▸ **Task brief**: In the following listing, find the lines containing "share" and report them.
---- Data for processing
What follows belongs to an exercise in optimizing a design on an open flow for small area; a production flow would make more cautious choices.
Where RTL was checked, it was by simulation tests only, not by an equivalence proof against the original.

==> trial 4: inputs <==
==> flow/design.v (excerpt) <==
module tero_top (CLK, RST, MODE, SW, LED, TXD,
                 TERO_COUNT, TERO_OEFF, TERO_CTR, TERO_PRE, RO_SEL);
    input        CLK, RST;
    input  [1:0] MODE;
    input  [3:0] SW;
    output [7:0] LED;
    output       TXD;
    input  [8:0] TERO_COUNT;
    input        TERO_OEFF;
    output       TERO_CTR, TERO_PRE;
    output [19:0] RO_SEL;
    localparam STATE_MODE   = 3'd0;
    localparam STATE_WAIT   = 3'd1;
    localparam STATE_START  = 3'd2;
    localparam STATE_OSC    = 3'd3;
    localparam STATE_DRAIN  = 3'd4;
    localparam STATE_NEXT   = 3'd5;
    localparam STATE_FINI   = 3'd6;
    function [27:0] inc;             
        input [27:0] a;
        input        e;
        integer      j;
        reg          k;
        begin
            k = e;
            for (j = 0; j < 28; j = j + 1) begin
                inc[j] = a[j] ^ k;
                k      = k & a[j];
            end
        end
    endfunction
    function [27:0] add;             
        input [27:0] a, b;
        integer      j;
        reg          k;
        begin
            k = 1'b0;
            for (j = 0; j < 28; j = j + 1) begin
                add[j] = a[j] ^ b[j] ^ k;
                k      = (a[j] & b[j]) | (k & (a[j] ^ b[j]));
            end
        end
    endfunction
    function [27:0] updn;            
        input [27:0] a;
        input        u, d;
        integer      j;
        reg          k;
        begin
            k = u ^ d;
            for (j = 0; j < 28; j = j + 1) begin
                updn[j] = a[j] ^ k;
                k       = k & ~(a[j] ^ u);
            end
        end
    endfunction
    reg         m0, m1;      
    reg         mode_d;
    reg   [2:0] state;
    reg  [19:0] cnt;
    reg   [2:0] sel_cnt;
    reg  [19:0] ro_sel;
    wire        ctr     = (state == STATE_OSC);
    wire        in_next = (state == STATE_NEXT);
    wire        first   = (cnt[11:0] == 12'h000);
  ...
Settings: LEC_CHECK=0, ABC_AREA=1, CAP_MARGIN=20, CORE_MARGIN=2, CORE_UTILIZATION=40, CTS_BUF_LIST=sky130_fd_sc_hd__clkbuf_8, CTS_CLUSTER_DIAMETER=50, CTS_CLUSTER_SIZE=15, SLEW_MARGIN=20; clock period 10.0 ns.
standard.sh (not shown) runs the stock make flow with config.mk's settings and CLKGATE_MAP_FILE= SYNTH_SCRIPT=/design/flow/synth_recipe.tcl, a recipe that flattens the netlist after the stock synthesis.
==> flow/flow/run.sh <==
#!/bin/bash
# Own layout flow: the standard layout (standard.sh, unchanged synthesis,
# floorplan, power grid, placement, routing), with two settings changed:
#  - ports are buffered with the smallest buffer (buf_1) instead of the
#    default pick, and
#  - clock tree synthesis uses clkbuf_8 leaf clusters without dummy loads.
set -euo pipefail
export BUFFER_PORTS_ARGS="-buffer_cell sky130_fd_sc_hd__buf_1"
export CTS_ARGS="-sink_clustering_enable -repair_clock_nets -buf_list sky130_fd_sc_hd__clkbuf_8 -sink_clustering_size 15 -sink_clustering_max_diameter 50 -dont_use_dummy_load"
bash standard.sh finish > standard_flow.log 2>&1
==> inputs of trial 17, as changes to trial 4 <==
--- a/flow/design.v
+++ b/flow/design.v
@@ -171,17 +171,27 @@
     reg         mode_d;
     reg   [2:0] state;
     reg  [19:0] cnt;
     reg   [2:0] sel_cnt;
     reg  [19:0] ro_sel;
     wire        ctr     = (state == STATE_OSC);
     wire        in_next = (state == STATE_NEXT);
     wire        first   = (cnt[11:0] == 12'h000);
-    wire        last    = (cnt[11:0] == 12'hfff);
+    wire        cnt_en  = (state == STATE_WAIT) | (ctr & oe);
+    wire [20:0] ck;
+    assign ck[0] = cnt_en;
+    genvar g;
+    generate
+        for (g = 0; g < 20; g = g + 1) begin : cnt_carry
+            assign ck[g+1] = ck[g] & cnt[g];
+        end
+    endgenerate
+    wire        last_e  = ck[12];    
+    wire        all1_e  = ck[20];
     reg         ctr_buf;
     reg   [7:0] din;
     reg         oe;
     reg   [7:0] coe;
     assign TERO_CTR = ctr_buf;
     assign TERO_PRE = (coe[1:0] == 2'b00);
     always @(posedge CLK) begin
         ctr_buf <= ctr;
@@ -200,17 +210,17 @@
                         1'b0, din[3], 1'b0, din[2], 1'b0, din[1], 1'b0, din[0]};
     wire [15:0] sq_0 = {7'b0, (din[0]) ? din[7:1] : 7'b0,  2'b0};
     wire [15:0] sq_1 = {6'b0, (din[1]) ? din[7:2] : 6'b0,  4'b0};
     wire [15:0] sq_2 = {5'b0, (din[2]) ? din[7:3] : 5'b0,  6'b0};
     wire [15:0] sq_3 = {4'b0, (din[3]) ? din[7:4] : 4'b0,  8'b0};
     wire [15:0] sq_4 = {3'b0, (din[4]) ? din[7:5] : 3'b0, 10'b0};
     wire [15:0] sq_5 = {2'b0, (din[5]) ? din[7:6] : 2'b0, 12'b0};
     wire [15:0] sq_6 = {1'b0, (din[6]) ? din[7:7] : 1'b0, 14'b0};
-    wire        en_sum = oe & ~last;
+    wire        en_sum = oe & ~last_e;
     wire        oe_d   = ctr_buf & ~ctr;     
     wire [27:0] ssum_n;
     sqacc SQ (.a(ssum & {28{~(oe & first)}}), .x(din), .pa(oe), .pb(oe_d), .y(ssum_n));
     always @(posedge CLK) begin
         ssum <= ssum_n;
         sum  <= add(sum & {20{~(oe & first)}}, din & {8{en_sum}});
         sat  <= (sat & ~(oe & first)) | (en_sum & skip);
     end
@@ -228,17 +238,17 @@
     reg         busy;
     reg   [5:0] wc;
     reg   [3:0] bc;
     wire        ready  = (vc == 4'd0);
     wire        full   = fcnt[5];
     wire        empty  = (fcnt == 6'd0);
     wire        wv     = ~ready & ~full;
     wire        rv     = ~empty & ~busy;
-    wire        uwe    = (~m0) ? ((in_next) ? ready : (last & oe)) :
+    wire        uwe    = (~m0) ? ((in_next) ? ready : last_e) :
                          (m1)  ? (pkc == 3'd7 && oe) : oe;
     always @(posedge CLK) begin
         if (RST) begin
             vc   <= 4'd0;
             fcnt <= 6'd0;
         end else begin
             if (ready) begin
                 if (uwe)
@@ -278,29 +288,29 @@
     localparam N = 33;
     reg   [7:0] st [0:N-1];
     reg [N-1:0] e;           
     reg [N-1:0] fr;          
     wire        w32  = (wc == 6'd32);
     wire        done = busy & w32 & (bc == 4'd9);
     integer     i;
     always @(*) begin
-        fr[0] = e[0] | done;
+        fr[0] = e[0] | done | (empty & ~busy);    
         for (i = 1; i < N; i = i + 1)
             fr[i] = e[i] | fr[i-1];
     end
     always @(posedge CLK) begin
         for (i = 0; i < N-1; i = i + 1)
             if (fr[i])
                 st[i] <= st[i+1];
         if (fr[N-1])
             st[N-1] <= wdata;
         for (i = 0; i < N-1; i = i + 1)
-            e[i] <= RST | (e[i+1] & fr[i]);
-        e[N-1] <= RST | (~wv & fr[N-1]);
+            e[i] <= e[i+1] & fr[i];
+        e[N-1] <= ~wv & fr[N-1];
     end
     always @(posedge CLK) begin
         wc <= (busy & ~w32) ? inc(wc, 1'b1) : 6'd0;
         if (RST | done)
             bc <= 4'd0;
         else
             bc <= inc(bc, busy & w32);
         if (RST)
@@ -331,21 +341,27 @@
     assign LED[6]    = (sel_cnt == 3'd2);
     assign LED[5]    = (sel_cnt == 3'd1);
     assign LED[4]    = (sel_cnt == 3'd0);
     assign LED[3:0]  = (sel_cnt == 3'd0) ? ro_sel[ 3: 0] :
                        (sel_cnt == 3'd1) ? ro_sel[ 7: 4] :
                        (sel_cnt == 3'd2) ? ro_sel[11: 8] :
                        (sel_cnt == 3'd3) ? ro_sel[15:12] : ro_sel[19:16];
     assign RO_SEL    = ro_sel;
-    wire        cnt_en = (state == STATE_WAIT) | (ctr & oe);
-    wire        ld     = (state == STATE_WAIT) & (cnt == 20'hfffff) & MODE[0] & ~mode_d;
-    wire [19:0] ro_inc = inc(ro_sel, in_next & ready);
+    wire        ld     = (state == STATE_WAIT) & all1_e & MODE[0] & ~mode_d;
+    wire [20:0] rk;
+    assign rk[0] = in_next & ready;
+    generate
+        for (g = 0; g < 20; g = g + 1) begin : ro_carry
+            assign rk[g+1] = rk[g] & ro_sel[g];
+        end
+    endgenerate
+    wire [19:0] ro_inc = ro_sel ^ rk[19:0];
     always @(posedge CLK) begin
-        cnt <= (RST) ? 20'h00000 : inc(cnt, cnt_en);
+        cnt <= (RST) ? 20'h00000 : cnt ^ ck[19:0];
         if (RST)
             ro_sel <= 20'h00000;
         else begin
             ro_sel[19:16] <= (ld && sel_cnt == 3'd0) ? SW : ro_inc[19:16];
             ro_sel[15:12] <= (ld && sel_cnt == 3'd4) ? SW : ro_inc[15:12];
             ro_sel[11: 8] <= (ld && sel_cnt == 3'd3) ? SW : ro_inc[11: 8];
             ro_sel[ 7: 4] <= (ld && sel_cnt == 3'd2) ? SW : ro_inc[ 7: 4];
             ro_sel[ 3: 0] <= (ld && sel_cnt == 3'd1) ? SW : ro_inc[ 3: 0];
@@ -361,39 +377,39 @@
         end else begin
             if (state == STATE_MODE) begin
                 m0        <= MODE[0];
                 m1        <= MODE[1];
                 mode_d    <= MODE[0];
                 sel_cnt   <= (MODE[0]) ? 3'd0 : (MODE[1]) ? 3'd3 : 3'd4;
                 state     <= (MODE[0]) ? STATE_WAIT : STATE_START;
             end else if (state == STATE_WAIT) begin
-                if (cnt == 20'hfffff) begin
+                if (all1_e) begin
                     mode_d   <= MODE[0];
                     if (MODE[0] & ~mode_d) begin
                         sel_cnt  <= (sel_cnt != 3'd0) ? sel_cnt - 1'b1 : 3'd4;
                         state    <= (sel_cnt != 3'd1) ? STATE_WAIT     : STATE_START;
                     end
                 end
             end else if (state == STATE_START) begin
                 state    <= STATE_OSC;
             end else if (state == STATE_OSC) begin
                 if (oe) begin
                     state    <= (full)       ? STATE_DRAIN :
                                 (m0 == 1'b1) ? STATE_START :
-                                (last)       ? STATE_NEXT  : STATE_START;
-                    if (cnt == 20'hfffff && m0 == 1'd1) begin
+                                (last_e)     ? STATE_NEXT  : STATE_START;
+                    if (all1_e && m0 == 1'd1) begin
                         sel_cnt  <= (sel_cnt != 3'd0) ? sel_cnt - 1'b1 : 3'd4;
                     end
                 end
             end else if (state == STATE_DRAIN) begin
                 if (empty) begin
                     state    <= (m0 == 1'b1) ? STATE_START :
                                 (first)      ? STATE_NEXT  : STATE_START;
                 end
             end else if (state == STATE_NEXT) begin
                 if (ready) begin
-                    state    <= (ro_sel == ((m1) ? 20'h0ffff : 20'hfffff)) ? STATE_FINI : STATE_START;
+                    state    <= ((m1) ? rk[16] : rk[20]) ? STATE_FINI : STATE_START;
                 end
             end
         end
     end
 endmodule
==> flow/flow/run.sh (replaced) <==
#!/bin/bash
# Own layout flow: the standard layout (standard.sh, unchanged synthesis,
# floorplan, power grid, placement, routing), with two settings changed:
#  - ports are buffered with the smallest buffer (buf_1) instead of the
#    default pick, and
#  - clock tree synthesis uses clkbuf_8 leaf clusters without dummy loads.
set -euo pipefail
export BUFFER_PORTS_ARGS="-buffer_cell sky130_fd_sc_hd__buf_1"
export CTS_ARGS="-sink_clustering_enable -repair_clock_nets -buf_list sky130_fd_sc_hd__clkbuf_8 -sink_clustering_size 18 -sink_clustering_max_diameter 60 -dont_use_dummy_load"
bash standard.sh finish > standard_flow.log 2>&1
CORE_UTILIZATION = 70   (was 40)
CTS_BUF_LIST = unset   (was sky130_fd_sc_hd__clkbuf_8)
CTS_CLUSTER_DIAMETER = unset   (was 50)
CTS_CLUSTER_SIZE = unset   (was 15)
==> qor.txt <==
Skew final = 0.0974 ns
Outcome = timing/DRC/antenna clean
Register area share after synthesis = 0.676
Post-Synth Simple-Gate Area = 0.102
Sw Ratio = 0.266
Setup crit end = ssum[27]
Final worst-path cycle share = 0.780
Non-Clock Buffer Area Fraction = 0.0103
Hold Startpoint = st[29][3]
Layout fillers = 3974
Synth Area in Compound Gates = 0.0581
Chip width = 214 um
Met2 usage = 0.216
Crit path required time = 10.39 ns
Yosys top cell area share = 0.488
Area delta synth->final = 7.99%
the above is filed under trial 4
--------
▸ **Completed exercise**:
Register area share after synthesis = 0.676
Final worst-path cycle share = 0.780
Yosys top cell area share = 0.488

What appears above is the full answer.